China, despite being the sort of epicentre of the pandemic initially is obviously, had a relatively shorter period of lockdown and a faster reopening. I think there are a few things that drove that, which are not necessarily fully transferable to other economies, simply because of the way in which the government was able to affect a rapid and a very aggressive lockdown. I'm not sure that mandate exists in other markets to the same degree. So the ability of other economies to follow that exact roadmap is potentially more questionable. I do think, however, particularly from a developed market perspective, the infrastructure they have with respect to testing, knowledge testing, ability to identify localised cases, there's a lot of learning that can be taken globally.
I would caution the view that the Chinese domestic economy is back to kind of full steam. I think that the Chinese equity market and the Asian equity markets sold off in the initial part of this crisis, because there was a concern, a supply shock. The factories were closed, there's no output, it's a supply shock. What does that mean for the equity market as a consequence of that? That phase is past, okay? Now we're dealing with a global demand shock, where demand for those markets that Asia, North Asia exports to, Europe, the US predominantly. Those markets have been closed. It's led to a collapse of export demand from Asia.

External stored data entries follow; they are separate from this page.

### src/rtl/gauss_conv_engine.sv
// Gaussian convolution engine: snapshots a SIZE x SIZE kernel on start, MACs one
// window pixel per cycle, then emits a rounded, saturated 8-bit result.
module gauss_conv_engine #(
  parameter int unsigned SIZE       = 3,
  parameter int unsigned NORM_SHIFT = 8
) (
  input  logic                            clk,
  input  logic                            n_rst,
  input  logic [SIZE-1:0][SIZE-1:0][7:0]  kernel,
  input  logic                            start,
  input  logic                            abort,
  input  logic [7:0]                      pixel_in,
  input  logic                            pixel_valid,
  output logic                            pixel_ready,
  output logic [7:0]                      out_pixel,
  output logic                            out_valid,
  input  logic                            out_ready,
  output logic                            busy,
  output logic                            err
);

  localparam int unsigned ACC_W = 16 + $clog2(SIZE * SIZE);
  localparam int unsigned CNT_W = (SIZE > 1) ? $clog2(SIZE) : 1;
  localparam logic [CNT_W-1:0] LAST = CNT_W'(SIZE - 1);
  // Half an LSB of the shifted result; zero when no shift is applied.
  localparam logic [ACC_W:0] RND = ((ACC_W + 1)'(1) << NORM_SHIFT) >> 1;

  typedef enum logic [1:0] {IDLE, ACCUM, NORM, OUT} state_t;

  state_t                          state, state_nxt;
  logic [ACC_W-1:0]                acc, acc_nxt;
  logic [CNT_W-1:0]                col, col_nxt, row, row_nxt;
  logic [SIZE-1:0][SIZE-1:0][7:0]  snap, snap_nxt;
  logic [7:0]                      out_pixel_nxt;
  logic                            out_valid_nxt, pixel_ready_nxt, busy_nxt;
  logic [15:0]                     prod_c;
  logic [ACC_W:0]                  sum_c, shr_c;

  assign err = (SIZE % 2 == 0);

  assign prod_c = 16'(pixel_in) * 16'(snap[row][col]);
  assign sum_c  = {1'b0, acc} + RND;
  assign shr_c  = sum_c >> NORM_SHIFT;

  // State and datapath registers
  always_ff @(posedge clk or negedge n_rst) begin
    if (!n_rst) begin
      state       <= IDLE;
      acc         <= '0;
      col         <= '0;
      row         <= '0;
      snap        <= '0;
      out_pixel   <= '0;
      out_valid   <= 1'b0;
      pixel_ready <= 1'b0;
      busy        <= 1'b0;
    end else begin
      state       <= state_nxt;
      acc         <= acc_nxt;
      col         <= col_nxt;
      row         <= row_nxt;
      snap        <= snap_nxt;
      out_pixel   <= out_pixel_nxt;
      out_valid   <= out_valid_nxt;
      pixel_ready <= pixel_ready_nxt;
      busy        <= busy_nxt;
    end
  end

  // Next-state and datapath update; abort overrides everything
  always_comb begin
    state_nxt     = state;
    acc_nxt       = acc;
    col_nxt       = col;
    row_nxt       = row;
    snap_nxt      = snap;
    out_pixel_nxt = out_pixel;
    out_valid_nxt = out_valid;

    if (abort) begin
      state_nxt     = IDLE;
      acc_nxt       = '0;
      col_nxt       = '0;
      row_nxt       = '0;
      out_valid_nxt = 1'b0;
    end else begin
      case (state)
        IDLE: begin
          if (start && !err) begin
            snap_nxt  = kernel;
            acc_nxt   = '0;
            col_nxt   = '0;
            row_nxt   = '0;
            state_nxt = ACCUM;
          end
        end
        ACCUM: begin
          if (pixel_valid && pixel_ready) begin
            acc_nxt = acc + ACC_W'(prod_c);
            if (col == LAST) begin
              col_nxt = '0;
              if (row == LAST) begin
                row_nxt   = '0;
                state_nxt = NORM;
              end else begin
                row_nxt = row + CNT_W'(1);
              end
            end else begin
              col_nxt = col + CNT_W'(1);
            end
          end
        end
        NORM: begin
          out_pixel_nxt = (shr_c > (ACC_W + 1)'(255)) ? 8'hFF : shr_c[7:0];
          out_valid_nxt = 1'b1;
          state_nxt     = OUT;
        end
        OUT: begin
          if (out_ready) begin
            out_valid_nxt = 1'b0;
            acc_nxt       = '0;
            state_nxt     = ACCUM;
          end
        end
        default: state_nxt = IDLE;
      endcase
    end

    pixel_ready_nxt = (state_nxt == ACCUM);
    busy_nxt        = (state_nxt != IDLE);
  end

endmodule

### config.mk
export PLATFORM = sky130hd
export DESIGN_NAME = gauss_conv_engine
export DESIGN_NICKNAME = d
export VERILOG_FILES = /design/src/rtl/gauss_conv_engine.sv
export SDC_FILE = /design/constraint.sdc
export NUM_CORES = 1
export LEC_CHECK = 0
export BUFFER_PORTS_ARGS = -buffer_cell sky130_fd_sc_hd__buf_4
export CAP_MARGIN = 40
export CORE_MARGIN = 2
export CORE_UTILIZATION = 57
export DETAILED_ROUTE_END_ITERATION = 7
export HOLD_SLACK_MARGIN = 0.08
export PLACE_DENSITY = 0.85
export SLEW_MARGIN = 30
export SYNTH_ARGS = -nofsm -noshare
export SYNTH_HDL_FRONTEND = slang
export SYNTH_SLANG_ARGS = --single-unit
### constraint.sdc
create_clock -name clk -period 8.9 [get_ports clk]
set_clock_uncertainty 0.1 [all_clocks]
set_input_delay 0.445 -clock clk [delete_from_list [all_inputs] [get_ports clk]]
set_output_delay 0.445 -clock clk [all_outputs]
set_load 0.01 [all_outputs]
; ---- Word level (Yosys, flattened, before mapping)
; Cells that the tools add are included.
[op_classes]
addsub = 4
multipliers = 1
n_lt_le_gt_ge = 3
n_eq_ne = 10
muxes = 30
bitwise = 1
n_reduce_logical = 12
[ops]
columns = op, n
row1 = $mux W20, 4
row2 = $pmux W20 S3, 1
row3 = $bmux W24 S2, 1
row4 = $mux W2, 14
row5 = $mux W24, 1
row6 = $add A20 B8 Y21 const B, 1
row7 = $add A20 B16 Y20, 1
row8 = $bmux W8 S2, 1
row9 = $mul A8 B8 Y16, 1
row10 = $mux W8, 2
row11 = $gt A13 B8 Y1 const B, 1
row12 = $ne A3 B3 Y1 const B, 4
row13 = $eq A2 B2 Y1 const B, 4
row14 = $pmux W2 S2, 2
row15 = $pmux W2 S4, 1
row16 = $reduce_and A4 Y1, 2
row17 = $lt A2 B3 Y1 const B, 2
row18 = $reduce_and A3 Y1, 2
row19 = $reduce_bool A3 Y1, 2
row20 = $add A2 B1 Y2 const B, 2
row21 = $eq A2 B1 Y1 const B, 2
row22 = $reduce_and A2 Y1, 2
row23 = $reduce_bool A4 Y1, 1
row24 = $logic_not A2 Y1, 1
row25 = 5 further kinds, 6
[totals]
register_bits = 109
in_bits = 86
output_inout_bits = 12
wordCells = 78

; ---- Longest topological paths before layout
; Gate-level depths: netlist of run 1.
[depth]
ltp_word = 9
ltp_mapped = 25
depth_no_buf = 22

; ---- Worst setup path before layout of run 1
; OpenSTA, ideal clock, no wires.
[synth_timing]
kind = reg-to-reg
startpoint = register row[0]
endpoint = register acc[16]
setup_ns = 0.131
arrival_ns = 5.010
required_ns = 8.669
slack_ns = 3.659
path_stages_with_launch = 24
n_path_buf = 4
period_less_slack_ns = 5.241
cell_sequence = dfrtp_1 -> buf_6 -> nor2b_1 -> buf_2 -> buf_4 -> nand2_1 -> o211ai_1 -> o21ai_0 -> o22ai_2 -> and2_1 -> fa_1 -> fa_1 -> inv_1 -> fa_1 -> fa_1 -> inv_1 -> ha_1 -> buf_2 -> a21o_2 -> a31oi_1 -> o21ai_1 -> a31oi_2 -> nor4_1 -> or3_1
[synth_between]
elab_chain_len = 9
[synth_rtl]
columns = item, line_no
row1 = "start, declared", 32  ; logic [CNT_W-1:0] col, col_nxt, row, row_nxt;
row2 = "start signal, assigned", 61  ; row <= row_nxt;
row3 = $bmux W24 S2, 41  ; assign prod_c = 16'(pixel_in) * 16'(snap[row][col]);
row4 = $mux W24 (not written as such), 41
row5 = $bmux W8 S2, 41
row6 = $mux W8 (not written as such), 41
row7 = $mul A8 B8 Y16, 41
row8 = $add A20 B16 Y20, 99  ; acc_nxt = acc + ACC_W'(prod_c);
row9 = $mux W20, 98  ; if (pixel_valid && pixel_ready) begin
row10 = $pmux W20 S3, 87  ; case (state)
row11 = $mux W20, 80  ; if (abort) begin
row12 = "end signal, assigned", 59  ; acc <= acc_nxt;
row13 = "end, declared", 31  ; logic [ACC_W-1:0] acc, acc_nxt;
; Every way passes these cells. The select of a mux whose other input is x is not followed.
; A chain may end at the register's enable or synchronous reset.

; ---- Final worst setup path of run 1
; Ends and elaborated chain as after synthesis.

==> results.txt, run 1 <==
* Unrepaired setup endpoints after global routing: false
- Total length of routed met3 wires: 1090 um
- Seq/Total Area, Yosys: 0.3487
- # fillers: ~1,000
* Maximum clock frequency: 0.1649 GHz
- IR Drop Worst-Case VDD: between 0.00015 and 0.0002 V
- The most used flip-flop cell after synthesis is sky130_fd_sc_hd__dfrtp_1.
- In this run the number of H-tree levels came out at 3.
- Dividing the detail-routed wire length by the instance count gives 17.04 um.
* Number of setup violations in the final report: 0
* Worst path required time: 9.04 ns
- Router iterations before antenna repair: 4
* Total length of routed met2 wires: 8891 um
* Maximum number of pins on one net before global-route repair: between 70 and 80
- Across the run, the number of max-cap violations was 0.
- The run finished with clean final reports.
- Starting density of the core: 0.5860
- Including well taps, the total number of placed cells is ~1,000.
- Min Clock Period, post-route: about 6.1 ns
- Placeable core region: 13,350 um^2
* Drt first-iter violations: between 200 and 300
* Total global routing overflow: 0
- The number of antenna diodes in the final layout is 0.
* Site Rows: 42
- After the flow finishes, the layout carries non-filler instances totaling about 1,000.
- Number of buffers created by CTS: 9
- Once placement finished, the instance area stood at approximately 8600 um^2.
* Total nets after synthesis: roughly 940
- During I/O placement, the number of pins put on the boundary was 98.
- Power density normalized to cell area: between 200 and 300 nW/um^2
- The number of max-slew violations in the final report came to 0.
- Mean instance size in the synthesized netlist: 10.32 um^2
* Chip Width: roughly 120 um
- For this block, the via count after detailed routing is roughly 5,700.
- After synthesis, the cell types taking the most area are sky130_fd_sc_hd__dfrtp_1, sky130_fd_sc_hd__fa_1, sky130_fd_sc_hd__mux2_2.
* Worst hold-check path type: primary input to flop
* Signal arrival time at the worst endpoint: between 6 and 7 ns
- Headroom to the max-slew limit came out at 0.5013.
* Clock latency on the worst-skew pair: roughly 0.36 ns
- Post-DR vias/cell: 5.573
* Buffers on Ports: 96
* Final ANT Viol Nets: 0
- The detailed router put a total of about 7000 um of wire on met1.
* Final weighted congestion of routability-driven global placement: between 0.9 and 1
- By count the netlist is led by sky130_fd_sc_hd__dfrtp_1, sky130_fd_sc_hd__inv_1, sky130_fd_sc_hd__nand2_1, sky130_fd_sc_hd__mux2_2, sky130_fd_sc_hd__fa_1.
- Area of the mapped netlist: 7821 um^2
- After detailed routing, no signal wire sits above met4.
- After detailed routing, the number of remaining DRC violations is 0.
* Cell at the root of the clock tree: sky130_fd_sc_hd__clkbuf_16
- At the pin with the least slew margin, the transition time is about 0.75 ns.
* Proportion of synthesized flip-flops having asynchronous set or reset: 1.000
- sky130_fd_sc_hd__dfrtp_1 takes more of the synthesized area than any other cell.
* Area of the die: approximately 15,000 um^2
- During synthesis, Yosys emitted a total of 0 warnings.
- Post-synthesis instance total: about 760
- Clock transition at the registers of the reported paths: approximately 0.07 ns
* Detailed Route WL: around 17,000 um
- Maximum count of clock buffers along a single path: 2
- The number of hold buffers added after CTS was 1.
- Finished layout cell area: slightly below 9000 um^2
- Final hold violations: 0
- Share of layout cells above drive strength 1: 0.2388
- Number of synthesized register bits: between 100 and 150
* Unique cell type count in the Yosys netlist: around 60
* Summed negative setup slack over all endpoints: 0 ns
- Yosys instantiated no cell more often than sky130_fd_sc_hd__dfrtp_1.
* Cts repair resizes: 0
- For this run, the total global-route usage over all layers was measured as 0.2503.
* Peak fanout along the critical path: 28
- Area added between synthesis and finish: 13.93%
- Total power draw: 2.370 mW
- Count of flip-flops with a built-in enable after synthesis: 0
- Startpoint types: flop
- The die is between 100 and 150 um tall.
- Final HPWL DP: ~13,000 um
- After the last flow step, the layout net total stands at around 1,000.
* Nature of the critical path endpoint: flop
- Static power due to leakage: 4.202 nW
- Number of antenna violations at the first check in global routing: 0
- TritonCTS built the clock tree.
- The share of synthesized area in the top cell type comes to 0.3487.
* First-pass GRT wire length: approximately 29,000 um
* Worst hold margin: 0.2030 ns
- Vias in the first global route: around 6,100
- Setup Crit Path Kind: flop to flop
- Of the available clock period, the critical path in the final layout requires 0.6815.
- Clock tree synthesis found a total of 109 sinks.
- Post-CTS timing repair inserted 0 buffers for setup.
==> area by class of cell <==
| cell class | count | area [um^2] | share of cell area |
|---|---|---|---|
| Clock buffer | 11 | 232.7 | 0.02612 |
| Clock inverter | 4 | 32.53 | 0.003651 |
| Inverter | 100 | 375.4 | 0.04212 |
| Multi-Input combinational cell | 517 | 4492 | 0.5041 |
| Sequential cell | 109 | 2728 | 0.3061 |
| Tap cell | 176 | 220.2 | 0.02471 |
| Timing Repair Buffer | 105 | 830.8 | 0.09323 |
==> path summary, 6_finish.rpt <==
kind / start / to / slack [ns] / cells past startpoint
max in group asynchronous: n_rst / snap[34] / 7.13 / 4
hold / removal: kernel[50] / snap[50] / 0.20 / 2
hold reg to reg: acc[14] / acc[14] / 0.38 / 2
min in group asynchronous: n_rst / acc[13] / 0.46 / 2
setup / recovery: row[0] / acc[16] / 2.84 / 21
setup reg to reg: row[0] / acc[16] / 2.84 / 21
==> through the flow <==
step / setup WS, ns / utilization
2_1_floorplan: 3.659 / -
3_3_place_gp: 2.796 / 0.6417
3_5_place_dp: 2.586 / 0.6441
4_1_cts: 2.585 / 0.6647
5_1_grt: 2.477 / 0.6676
6_report: 2.835 / 0.6676
==> flip-flops by register name (all words and copies together) (netlist names) <==
| register | flops |
|---|---|
| acc | 20 |
| busy | 1 |
| col | 2 |
| out_pixel | 8 |
| out_valid | 1 |
| pixel_ready | 1 |
| row | 2 |
| snap | 72 |
| state | 2 |
==> report_power, final <==
group | switching, mW | leakage [nW] | internal (mW)
Combinational | 0.799 | 2.72 | 0.572
Clock | 0.184 | 0.128 | 0.191
Sequential | 0.0521 | 1.36 | 0.572
==> cell families (layout without fill, tap and decap cells) <==
logic type                 Yosys count  after routing  synth area share
AOI/OAI and AO/OA                  116            116            0.1009
xor gates and xnor gates            17             17           0.01904
adders and majority gates           92             92            0.1952
buffers and inverters              132            220           0.07695
DFF                                109            109            0.3487
muxes                               97             97            0.1357
other                                1              1         0.0004795
and+or+nand+nor                    194            194            0.1230
==> cell usage in the layout (no fill, tap or decap), types with 3 or more instances in the layout <==
master                      synthesis  layout
sky130_fd_sc_hd__nand2_1           80      80
sky130_fd_sc_hd__o21ai_0           31      31
sky130_fd_sc_hd__and3_1             4       4
sky130_fd_sc_hd__dfrtp_1          109     109
sky130_fd_sc_hd__a21oi_2            3       3
sky130_fd_sc_hd__nor3_1             5       5
sky130_fd_sc_hd__mux2_2            65      65
sky130_fd_sc_hd__buf_4              6     100
sky130_fd_sc_hd__o31ai_1            5       5
sky130_fd_sc_hd__a21o_1             7       7
sky130_fd_sc_hd__o211ai_1           9       9
sky130_fd_sc_hd__nor2_1            28      28
sky130_fd_sc_hd__clkbuf_16          0       9
sky130_fd_sc_hd__nor2b_1            3       3
sky130_fd_sc_hd__xor2_1             7       7
sky130_fd_sc_hd__o22ai_2            7       7
sky130_fd_sc_hd__nand3_1            6       6
sky130_fd_sc_hd__ha_1              42      42
sky130_fd_sc_hd__fa_1              50      50
sky130_fd_sc_hd__inv_1            100     100
sky130_fd_sc_hd__o21ai_1            3       3
sky130_fd_sc_hd__nand4_1            8       8
sky130_fd_sc_hd__and2_1            42      42
sky130_fd_sc_hd__mux2i_1           25      25
sky130_fd_sc_hd__mux2_1             7       7
sky130_fd_sc_hd__nand2b_1           7       7
sky130_fd_sc_hd__a21oi_1           30      30
sky130_fd_sc_hd__xnor2_1           10      10
==> metal layers <==
| metal | up-vias | global-route usage |
|---|---|---|
| met2 | 178 | 0.4431 |
| met4 | 0 | 0.08621 |
| met1 | 2801 | 0.2914 |
| met3 | 39 | 0.06955 |
| met5 | - | 0 |
| li1 | 2678 | - |
==> worst max-delay path: stages (launching register included) <==
cell	delay, ns
sky130_fd_sc_hd__dfrtp_1	0.37
sky130_fd_sc_hd__buf_4	0.27
sky130_fd_sc_hd__nor2b_1	0.30
sky130_fd_sc_hd__buf_4	0.29
sky130_fd_sc_hd__nand2_1	0.09
sky130_fd_sc_hd__o211ai_1	0.10
sky130_fd_sc_hd__o21ai_0	0.13
sky130_fd_sc_hd__o22ai_2	0.36
sky130_fd_sc_hd__and2_1	0.21
sky130_fd_sc_hd__fa_1	0.45
sky130_fd_sc_hd__fa_1	0.55
sky130_fd_sc_hd__inv_1	0.05
sky130_fd_sc_hd__fa_1	0.50
sky130_fd_sc_hd__fa_1	0.55
sky130_fd_sc_hd__inv_1	0.04
sky130_fd_sc_hd__ha_1	0.39
sky130_fd_sc_hd__a21o_2	0.24
sky130_fd_sc_hd__a31oi_1	0.14
sky130_fd_sc_hd__o21ai_1	0.10
sky130_fd_sc_hd__a31oi_2	0.30
sky130_fd_sc_hd__nor4_1	0.08
sky130_fd_sc_hd__or3_1	0.30
Note: power is estimated with default switching activity, not from simulation.
==> inputs of run 2 (changes only) <==
--- a/config.mk
+++ b/config.mk
@@ -5,13 +5,14 @@
 export SDC_FILE = /design/constraint.sdc
 export NUM_CORES = 1
 export LEC_CHECK = 0
+export ABC_AREA = 1
 export BUFFER_PORTS_ARGS = -buffer_cell sky130_fd_sc_hd__buf_4
 export CAP_MARGIN = 40
 export CORE_MARGIN = 2
-export CORE_UTILIZATION = 57
+export CORE_UTILIZATION = 54
 export DETAILED_ROUTE_END_ITERATION = 7
 export HOLD_SLACK_MARGIN = 0.08
-export PLACE_DENSITY = 0.85
+export PLACE_DENSITY = 0.84
 export SLEW_MARGIN = 30
 export SYNTH_ARGS = -nofsm -noshare
 export SYNTH_HDL_FRONTEND = slang
==> constraint.sdc (replaced) <==
create_clock -name clk -period 5.3 [get_ports clk]
set_clock_uncertainty 0.1 [all_clocks]
set_input_delay 0.265 -clock clk [delete_from_list [all_inputs] [get_ports clk]]
set_output_delay 0.265 -clock clk [all_outputs]
set_load 0.01 [all_outputs]
==> run 2 against run 1 <==
Compared with the run above:
- register-to-register slack worse by 2.7 ns
- non-clock buffer count grew 74
- die area increased by 10%
- fmax increased by 18%
- via count rose by 32%
- final cell count up 34%
- hold slack better by 0.017 ns
- area after synthesis increased by 4.9%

Now as those markets start to reopen, yes, the Chinese factories are back online, but whether they've got customers that supply is another question. And whether actually when those customers re-emerged, they still demand product at the same rate that they demanded it at the back end of 2019 remains to be seen. Now, I'm currently based in London, we've seen a collapse of consumption initially, because we were under a lockdown environment. That has now changed as we start to reopen. But whether we get back to a hundred percent of the levels that we are at prior to the lock down, I think it's unlikely. And so the level of aggregate demand that China is going to face on the export side remains to be seen, and is a note of caution that I would make around the Chinese equity market and the Asian equity market in particular.
Now on the flip side of that, you do have the ability to fiscally stimulate the domestic economy. This goes back to the earlier point around regionalization and the size of the domestic economy. The ability of China as a country from a governmental level, but also from a pent-up demand perspective to create demand through stimulus, and create a retooling of their economy to offset this export weakness with domestic demand is something which does put them in a better position than some other markets. And it's certainly something that I think we will see fan out globally as economies start to reopen. You will see a greater emphasis on fiscal spend, initially in the form of support, but then more proactively around demand creation on a forward looking basis. And so I think they will be some of the key learnings.